Julius Caesar reputedly landed on the beach here in 55 BC and 54 BC. It is only one possible landing place, proposed judging from the distances given in his account of the landings in his Gallic Wars. In the 19th century it was thought that he had landed by Deal Castle – hence a house there with SPQR emblazoned on its gate – but in 1907 the landing point has been proposed to be 1/2 mi further south, beyond the lifeboat station, and marked by a concrete memorial. However, new archaeological excavations performed since 2015 suggest instead that the landing occurred at Ebbsfleet, at the head of Pegwell Bay, in Thanet, further north along the Kent coast.

===Medieval===
The coastal confederation of Cinque Ports during its mediæval period consisted of a confederation of 42 towns and villages in all.
This includes Walmer, as a 'Limb' of Sandwich, Kent.

===Walmer Castle===

Walmer Castle and its formal gardens are an attraction for visitors. The official residence of Lord Warden of the Cinque Ports since the 18th Century, the building is now an English Heritage property.
Famous Lords Warden have included Queen Elizabeth the Queen Mother, Sir Winston Churchill, William Pitt the Younger (whose niece Lady Hester Stanhope first created the gardens), and the Duke of Wellington (of the Battle of Waterloo fame). Wellington lived there for 23 years and the castle houses not only a collection of Wellington memorabilia but also the room in which he died.

The Castle was built in 1540 as one of three on this part of the Kent coast by orders of Henry VIII. The others were nearby at Deal (southern Deal) and Sandown (north Deal) - the Deal one survives, the Sandown one has been lost to coastal erosion.

=== Walmer Aerodrome ===
Walmer Aerodrome was a First World War airfield established by the Royal Naval Air Service in 1917 on Hawkshill Down near Walmer, Kent. Its primary role was to provide air defence during both World Wars.

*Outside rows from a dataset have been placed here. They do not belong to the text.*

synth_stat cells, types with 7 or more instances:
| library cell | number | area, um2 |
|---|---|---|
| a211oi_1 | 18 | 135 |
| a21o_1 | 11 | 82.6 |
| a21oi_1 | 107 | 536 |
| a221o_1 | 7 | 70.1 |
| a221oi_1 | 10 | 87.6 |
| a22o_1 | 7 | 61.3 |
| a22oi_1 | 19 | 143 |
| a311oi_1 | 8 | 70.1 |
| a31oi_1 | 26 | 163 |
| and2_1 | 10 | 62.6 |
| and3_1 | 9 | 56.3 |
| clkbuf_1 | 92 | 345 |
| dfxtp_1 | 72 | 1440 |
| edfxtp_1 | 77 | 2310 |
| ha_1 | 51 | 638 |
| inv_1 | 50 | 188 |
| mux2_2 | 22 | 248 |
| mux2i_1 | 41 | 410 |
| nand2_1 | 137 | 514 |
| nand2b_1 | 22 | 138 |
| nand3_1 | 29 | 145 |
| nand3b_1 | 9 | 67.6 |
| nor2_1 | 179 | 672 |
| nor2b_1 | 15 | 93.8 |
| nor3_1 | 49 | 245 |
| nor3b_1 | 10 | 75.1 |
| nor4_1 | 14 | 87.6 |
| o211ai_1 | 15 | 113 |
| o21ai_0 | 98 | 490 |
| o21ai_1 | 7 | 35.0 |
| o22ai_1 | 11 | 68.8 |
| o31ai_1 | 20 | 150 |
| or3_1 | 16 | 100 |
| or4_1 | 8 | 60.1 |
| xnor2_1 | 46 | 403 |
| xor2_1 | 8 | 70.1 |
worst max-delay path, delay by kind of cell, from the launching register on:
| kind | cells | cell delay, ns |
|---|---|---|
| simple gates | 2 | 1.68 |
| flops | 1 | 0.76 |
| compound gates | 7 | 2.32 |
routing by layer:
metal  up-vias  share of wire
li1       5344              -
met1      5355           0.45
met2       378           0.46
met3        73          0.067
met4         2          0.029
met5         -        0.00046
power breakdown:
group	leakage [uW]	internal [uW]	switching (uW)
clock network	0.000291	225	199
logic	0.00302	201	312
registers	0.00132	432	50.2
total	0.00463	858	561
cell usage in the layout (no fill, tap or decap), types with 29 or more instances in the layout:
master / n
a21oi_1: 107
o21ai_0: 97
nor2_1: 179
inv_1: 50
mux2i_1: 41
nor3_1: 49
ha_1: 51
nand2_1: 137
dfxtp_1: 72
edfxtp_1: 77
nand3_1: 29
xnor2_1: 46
Context: an optimization exercise on an open-source flow, tuned for small area. The choices shown serve that exercise and are no tape-out recipe. RTL that was checked went through simulation tests only; none was proved equivalent to the original. Power and IR drop assume default switching activity.

Design ltc_rx, start of the top module:
module ltc_rx (
    input  wire        clk,
    input  wire        rst,             
    input  wire        flush,           
    input  wire        in_valid,
    input  wire [7:0]  in_data,
    input  wire        in_last,         
    output reg         ev_valid,
    output wire [1:0]  ev_cmd,
    output wire [3:0]  ev_ch,
    output wire [1:0]  ev_pri,
    output wire [7:0]  ev_seq,
    output wire [8:0]  ev_len,
    output wire [31:0] ev_freq,
    output wire [7:0]  ev_tx_power,
    output wire [31:0] ev_tx_count,
    output wire [31:0] ev_rx_count,
    output wire [15:0] ev_crc_count,
    output wire [39:0] ev_ack_frame,
    output wire [15:0] st_frames_rx,
    output wire [15:0] st_crc_errors,
    output wire [15:0] st_framing_errors,
    output wire [15:0] st_acks_sent,
    output wire [15:0] st_rx_out_of_order,
    output wire [15:0] st_nacks_received
);
==> module ltc_rx, before the edit <==
module ltc_rx (
    input  wire        clk,
    input  wire        rst,             
    input  wire        flush,           
    input  wire        in_valid,
    input  wire [7:0]  in_data,
    input  wire        in_last,         
    output reg         ev_valid,
    output wire [1:0]  ev_cmd,
    output wire [3:0]  ev_ch,
    output wire [1:0]  ev_pri,
    output wire [7:0]  ev_seq,
    output wire [8:0]  ev_len,
    output wire [31:0] ev_freq,
    output wire [7:0]  ev_tx_power,
    output wire [31:0] ev_tx_count,
    output wire [31:0] ev_rx_count,
    output wire [15:0] ev_crc_count,
    output wire [39:0] ev_ack_frame,
    output wire [15:0] st_frames_rx,
    output wire [15:0] st_crc_errors,
    output wire [15:0] st_framing_errors,
    output wire [15:0] st_acks_sent,
    output wire [15:0] st_rx_out_of_order,
    output wire [15:0] st_nacks_received
);
    localparam [1:0] CMD_DATA   = 2'd0;
    localparam [1:0] CMD_ACK    = 2'd1;
    localparam [1:0] CMD_NACK   = 2'd2;
    localparam [1:0] ACK_PRIORITY = 2'd1;    
    reg        in_seg;           
    reg        fresh;            
    reg [9:0]  cnt;              
    reg [15:0] crc;              
    reg [7:0]  hdr_packed;       
    reg [7:0]  hdr_seq;          
    reg [7:0]  pl [0:14];        
    wire byte_in = in_valid && !flush;
    wire is_sync = (in_data == 8'h00);
    wire seg_end   = byte_in && is_sync && in_seg;
    wire seg_grow  = byte_in && !is_sync && in_seg;
    wire len_ok    = !fresh && !cnt[9];
    wire crc_ok    = (crc == 16'h0000);
    wire frame_ok  = seg_end && len_ok && crc_ok;
    wire frame_bad = seg_end && !(len_ok && crc_ok);
    wire long_seg  = !fresh && !cnt[9] && (cnt[8] || cnt[7:0] >= 8'd251);
    wire overflow  = seg_grow && in_last && long_seg;
    wire [1:0] f_cmd = hdr_packed[1:0];
    wire [15:0] crc_next;
    ltc_crc16_byte u_crc (.crc_in(crc), .data(in_data), .crc_out(crc_next));
    wire [15:0] crc_sync;
    ltc_crc16_byte u_crc0 (.crc_in(16'hFFFF), .data(8'h00), .crc_out(crc_sync));
    wire cap = byte_in && !is_sync;
    wire clr = byte_in && is_sync;
    wire [8:0] plen = cnt[8:0];
    wire inc_freq = (plen < 9'd4);
    wire inc_txp  = (plen < 9'd5);
    wire inc_txc  = (plen < 9'd9);
    wire inc_rxc  = (plen < 9'd13);
    wire inc_crcc = (plen < 9'd15);
    reg  [14:0] pl_inc;
    always @(*) begin
        pl_inc[3:0]   = {4{inc_freq}};
        pl_inc[4]     = inc_txp;
        pl_inc[8:5]   = {4{inc_txc}};
        pl_inc[12:9]  = {4{inc_rxc}};
        pl_inc[14:13] = {2{inc_crcc}};
    end
    integer k;
    always @(posedge clk) begin
        if (rst || flush)
            in_seg <= 1'b0;
        else if (byte_in) begin
            if (is_sync)
                in_seg <= 1'b1;
            else if (overflow)
                in_seg <= 1'b0;
        end
        if (byte_in) begin
            fresh <= is_sync;
            crc   <= is_sync ? crc_sync : crc_next;
        end
        if (cap)
            cnt <= fresh ? -10'sd3 : cnt + 10'd1;
        if (cap && fresh)
            hdr_packed <= in_data;
        if (cap && !fresh && cnt == -10'sd3)
            hdr_seq <= in_data;
        for (k = 0; k < 15; k = k + 1)
            if ((cap && !fresh && cnt == k[9:0] - 10'd2) || (clr && pl_inc[k]))
                pl[k] <= in_data;
    end
    always @(posedge clk) begin
        if (rst)
            ev_valid <= 1'b0;
        else
            ev_valid <= frame_ok;
    end
    assign ev_cmd = f_cmd;
    assign ev_ch  = hdr_packed[7:4];
    assign ev_pri = hdr_packed[3:2];
    assign ev_seq = hdr_seq;
    assign ev_len = cnt[8:0];
    assign ev_freq      = {pl[0], pl[1], pl[2], pl[3]};
    assign ev_tx_power  = pl[4];
    assign ev_tx_count  = {pl[5], pl[6], pl[7], pl[8]};
    assign ev_rx_count  = {pl[9], pl[10], pl[11], pl[12]};
    assign ev_crc_count = {pl[13], pl[14]};
    wire [7:0]  ack_packed = {hdr_packed[7:4], ACK_PRIORITY, CMD_ACK};
    wire [15:0] ack_c1, ack_c2;
    ltc_crc16_byte u_ack1 (.crc_in(crc_sync), .data(ack_packed), .crc_out(ack_c1));
    ltc_crc16_byte u_ack2 (.crc_in(ack_c1),   .data(hdr_seq),    .crc_out(ack_c2));
    assign ev_ack_frame = {8'h00, ack_packed, hdr_seq, ack_c2};
    reg bad_q, ovf_q;
    always @(posedge clk) begin
        bad_q <= frame_bad && !rst;
        ovf_q <= overflow && !rst;
    end
    wire [15:0] st_data_frames;
    ltc_sat_counter #(.W(16)) u_frames_rx (
        .clk(clk), .rst(rst), .inc(ev_valid), .count(st_frames_rx));
    ltc_sat_counter #(.W(16)) u_crc_errors (
        .clk(clk), .rst(rst), .inc(bad_q), .count(st_crc_errors));
    ltc_sat_counter #(.W(16)) u_framing_errors (
        .clk(clk), .rst(rst), .inc(ovf_q), .count(st_framing_errors));
    ltc_sat_counter #(.W(16)) u_data_frames (
        .clk(clk), .rst(rst), .inc(ev_valid && f_cmd == CMD_DATA), .count(st_data_frames));
    ltc_sat_counter #(.W(16)) u_nacks_received (
        .clk(clk), .rst(rst), .inc(ev_valid && f_cmd == CMD_NACK), .count(st_nacks_received));
    assign st_acks_sent       = st_data_frames;
    assign st_rx_out_of_order = st_data_frames;
endmodule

The station operated fighter aircraft including Sopwith Camels during the First World War, and accommodated both British and Allied pilots.

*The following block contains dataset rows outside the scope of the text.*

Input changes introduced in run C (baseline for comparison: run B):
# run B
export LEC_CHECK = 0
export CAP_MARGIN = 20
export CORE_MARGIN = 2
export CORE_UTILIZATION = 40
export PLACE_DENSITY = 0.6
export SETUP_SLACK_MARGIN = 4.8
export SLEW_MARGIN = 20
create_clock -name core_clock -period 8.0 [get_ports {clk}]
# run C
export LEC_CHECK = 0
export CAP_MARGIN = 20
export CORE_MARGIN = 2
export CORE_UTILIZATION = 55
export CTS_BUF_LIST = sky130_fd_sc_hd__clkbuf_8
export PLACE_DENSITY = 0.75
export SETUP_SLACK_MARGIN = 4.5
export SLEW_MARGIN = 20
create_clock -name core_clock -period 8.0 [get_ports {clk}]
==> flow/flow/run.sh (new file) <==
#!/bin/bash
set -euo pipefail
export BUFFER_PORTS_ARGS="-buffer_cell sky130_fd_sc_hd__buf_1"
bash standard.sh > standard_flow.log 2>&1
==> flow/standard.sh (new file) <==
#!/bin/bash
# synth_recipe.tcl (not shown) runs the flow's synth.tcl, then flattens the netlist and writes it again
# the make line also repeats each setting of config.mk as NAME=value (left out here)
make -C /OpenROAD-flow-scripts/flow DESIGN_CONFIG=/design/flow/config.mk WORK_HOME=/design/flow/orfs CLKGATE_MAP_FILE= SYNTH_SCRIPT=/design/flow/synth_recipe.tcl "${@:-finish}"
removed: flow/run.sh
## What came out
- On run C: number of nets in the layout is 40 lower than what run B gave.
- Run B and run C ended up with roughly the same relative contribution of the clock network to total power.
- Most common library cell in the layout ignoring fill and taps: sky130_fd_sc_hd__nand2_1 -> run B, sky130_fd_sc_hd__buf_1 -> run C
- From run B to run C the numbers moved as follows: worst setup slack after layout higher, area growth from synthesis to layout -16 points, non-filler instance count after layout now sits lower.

The last aeroplanes left the aerodrome in 1919, and the site later reopened during the Second World War for radar tracking. After 1945 the land returned to agricultural use, though memorials and information boards mark its historical significance.

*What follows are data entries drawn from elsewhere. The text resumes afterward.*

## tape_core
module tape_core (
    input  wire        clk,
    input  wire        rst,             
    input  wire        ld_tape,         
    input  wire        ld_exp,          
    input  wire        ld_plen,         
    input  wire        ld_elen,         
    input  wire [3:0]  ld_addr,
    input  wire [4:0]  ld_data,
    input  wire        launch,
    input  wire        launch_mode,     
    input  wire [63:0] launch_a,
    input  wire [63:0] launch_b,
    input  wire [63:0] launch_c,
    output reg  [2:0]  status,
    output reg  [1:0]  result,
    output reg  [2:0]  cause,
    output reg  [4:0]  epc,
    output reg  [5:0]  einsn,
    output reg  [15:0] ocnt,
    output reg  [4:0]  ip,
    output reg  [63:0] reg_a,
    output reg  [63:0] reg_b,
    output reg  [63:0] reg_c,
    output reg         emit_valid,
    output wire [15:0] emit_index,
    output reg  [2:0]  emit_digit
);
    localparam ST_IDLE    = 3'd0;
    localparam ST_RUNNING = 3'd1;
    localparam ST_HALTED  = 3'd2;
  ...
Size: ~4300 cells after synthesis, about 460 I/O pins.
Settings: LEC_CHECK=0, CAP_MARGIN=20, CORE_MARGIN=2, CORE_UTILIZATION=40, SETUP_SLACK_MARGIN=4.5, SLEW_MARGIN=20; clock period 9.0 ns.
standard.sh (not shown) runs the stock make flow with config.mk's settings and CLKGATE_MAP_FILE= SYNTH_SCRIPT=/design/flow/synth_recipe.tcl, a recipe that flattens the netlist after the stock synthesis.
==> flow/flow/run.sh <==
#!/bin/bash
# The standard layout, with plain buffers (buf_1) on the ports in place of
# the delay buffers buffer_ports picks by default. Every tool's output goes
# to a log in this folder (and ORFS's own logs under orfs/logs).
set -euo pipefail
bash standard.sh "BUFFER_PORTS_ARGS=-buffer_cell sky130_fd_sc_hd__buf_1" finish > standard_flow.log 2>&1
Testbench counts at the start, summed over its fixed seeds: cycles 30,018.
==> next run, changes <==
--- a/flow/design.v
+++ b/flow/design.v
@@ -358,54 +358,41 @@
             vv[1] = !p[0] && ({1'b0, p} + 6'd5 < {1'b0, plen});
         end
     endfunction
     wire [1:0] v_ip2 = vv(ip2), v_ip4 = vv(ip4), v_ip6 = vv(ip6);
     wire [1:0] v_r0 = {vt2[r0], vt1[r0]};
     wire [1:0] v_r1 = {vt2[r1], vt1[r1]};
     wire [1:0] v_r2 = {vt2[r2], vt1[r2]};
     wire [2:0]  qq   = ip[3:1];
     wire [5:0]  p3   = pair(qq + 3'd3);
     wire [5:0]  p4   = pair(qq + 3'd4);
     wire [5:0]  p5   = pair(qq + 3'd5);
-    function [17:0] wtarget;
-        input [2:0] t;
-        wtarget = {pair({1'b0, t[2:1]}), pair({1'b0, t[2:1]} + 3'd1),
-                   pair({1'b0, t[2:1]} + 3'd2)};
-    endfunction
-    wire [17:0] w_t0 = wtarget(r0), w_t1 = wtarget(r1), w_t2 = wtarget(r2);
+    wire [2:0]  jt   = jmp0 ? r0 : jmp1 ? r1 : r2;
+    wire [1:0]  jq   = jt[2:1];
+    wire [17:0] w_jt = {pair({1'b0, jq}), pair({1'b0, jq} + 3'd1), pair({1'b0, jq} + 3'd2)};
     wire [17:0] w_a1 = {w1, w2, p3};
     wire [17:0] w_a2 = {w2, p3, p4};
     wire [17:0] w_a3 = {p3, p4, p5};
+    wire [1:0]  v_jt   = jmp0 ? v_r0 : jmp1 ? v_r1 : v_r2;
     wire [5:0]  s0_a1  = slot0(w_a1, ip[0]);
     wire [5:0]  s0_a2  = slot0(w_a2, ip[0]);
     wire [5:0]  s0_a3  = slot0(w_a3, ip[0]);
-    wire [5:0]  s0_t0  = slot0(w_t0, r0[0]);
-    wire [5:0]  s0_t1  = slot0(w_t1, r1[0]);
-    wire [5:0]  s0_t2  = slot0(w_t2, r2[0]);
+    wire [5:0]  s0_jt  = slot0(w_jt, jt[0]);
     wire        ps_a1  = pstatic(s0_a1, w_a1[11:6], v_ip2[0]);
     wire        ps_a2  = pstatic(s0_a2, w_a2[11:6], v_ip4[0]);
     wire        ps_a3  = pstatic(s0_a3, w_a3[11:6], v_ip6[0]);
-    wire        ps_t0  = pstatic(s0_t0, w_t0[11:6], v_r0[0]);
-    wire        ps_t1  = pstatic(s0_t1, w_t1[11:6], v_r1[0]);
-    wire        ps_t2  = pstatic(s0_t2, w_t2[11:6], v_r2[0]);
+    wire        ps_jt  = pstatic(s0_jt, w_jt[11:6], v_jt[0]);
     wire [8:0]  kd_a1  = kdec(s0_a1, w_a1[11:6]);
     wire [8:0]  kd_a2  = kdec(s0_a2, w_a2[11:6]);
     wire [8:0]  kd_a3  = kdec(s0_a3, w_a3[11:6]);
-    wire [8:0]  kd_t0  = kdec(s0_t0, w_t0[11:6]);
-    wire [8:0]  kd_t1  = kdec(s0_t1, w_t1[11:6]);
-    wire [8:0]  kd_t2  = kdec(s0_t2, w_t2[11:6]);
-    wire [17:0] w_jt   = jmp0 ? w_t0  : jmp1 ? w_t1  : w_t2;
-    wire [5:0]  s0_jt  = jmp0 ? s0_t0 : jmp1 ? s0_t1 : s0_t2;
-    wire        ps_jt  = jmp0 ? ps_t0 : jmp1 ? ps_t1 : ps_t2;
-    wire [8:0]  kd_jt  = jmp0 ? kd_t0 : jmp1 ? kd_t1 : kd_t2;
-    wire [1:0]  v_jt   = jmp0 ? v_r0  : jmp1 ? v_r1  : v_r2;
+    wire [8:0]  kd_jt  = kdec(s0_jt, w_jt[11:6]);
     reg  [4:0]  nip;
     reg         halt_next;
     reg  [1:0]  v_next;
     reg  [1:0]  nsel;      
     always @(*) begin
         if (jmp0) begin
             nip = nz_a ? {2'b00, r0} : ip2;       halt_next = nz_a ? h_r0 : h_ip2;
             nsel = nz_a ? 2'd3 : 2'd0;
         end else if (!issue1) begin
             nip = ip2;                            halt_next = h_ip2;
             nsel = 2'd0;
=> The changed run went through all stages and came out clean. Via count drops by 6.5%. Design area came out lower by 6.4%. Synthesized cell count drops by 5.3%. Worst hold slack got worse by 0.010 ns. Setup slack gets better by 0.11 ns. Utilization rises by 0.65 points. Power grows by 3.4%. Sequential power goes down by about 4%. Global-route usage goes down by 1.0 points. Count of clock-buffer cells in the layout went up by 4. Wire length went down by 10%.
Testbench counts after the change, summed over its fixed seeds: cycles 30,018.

=== Walmer Brewery (1816–1978) ===
Brewing in Walmer is thought to date back to at least the Tudor period, but the best-known brewery began in 1816 when Edmund Thompson acquired a small brewery on Dover Road, just south of old Walmer village. He operated it as Thompson & Sons until 1867, when the business was sold to John Matthews, who expanded and modernised the site while retaining the Thompson name.

By the late nineteenth century the brewery included maltings, a brewhouse, a bottling plant, stables and workers’ cottages, making it a significant local employer. In the 1950s it was taken over by Charringtons, after which production declined and the site was used mainly for bottling and distribution. The brewery closed in 1972 and was demolished in 1978 to make way for the Downlands housing development. The name of the Thompson’s Bell public house commemorates the brewery’s former bell tower, although it is unclear whether the original bell was ever relocated to the pub, and some reports even suggest the bell may have been damaged in the move and might no longer be on site.

==Governance==
An electoral ward in the same name exists. The population of this ward at the 2011 census was 7,434.

==Churches==
- Blessed Mary of Walmer (The Old Church) – (Church of England)
- St Saviour's Church, Walmer – (Church of England)
- St Mary's Church, Walmer – (Church of England)

==People from Walmer==
People born in Walmer include:

- John Hassall (illustrator)
- Beth Rogan, (born Jenifer Puckle), 1931.
- Roy Stevens, cricketer
- Dornford Yates

People who died in Walmer include:

- Charles Hawtrey (1914–1988), comedy actor and musician. He died at Winthorpe Lodge Nursing Home.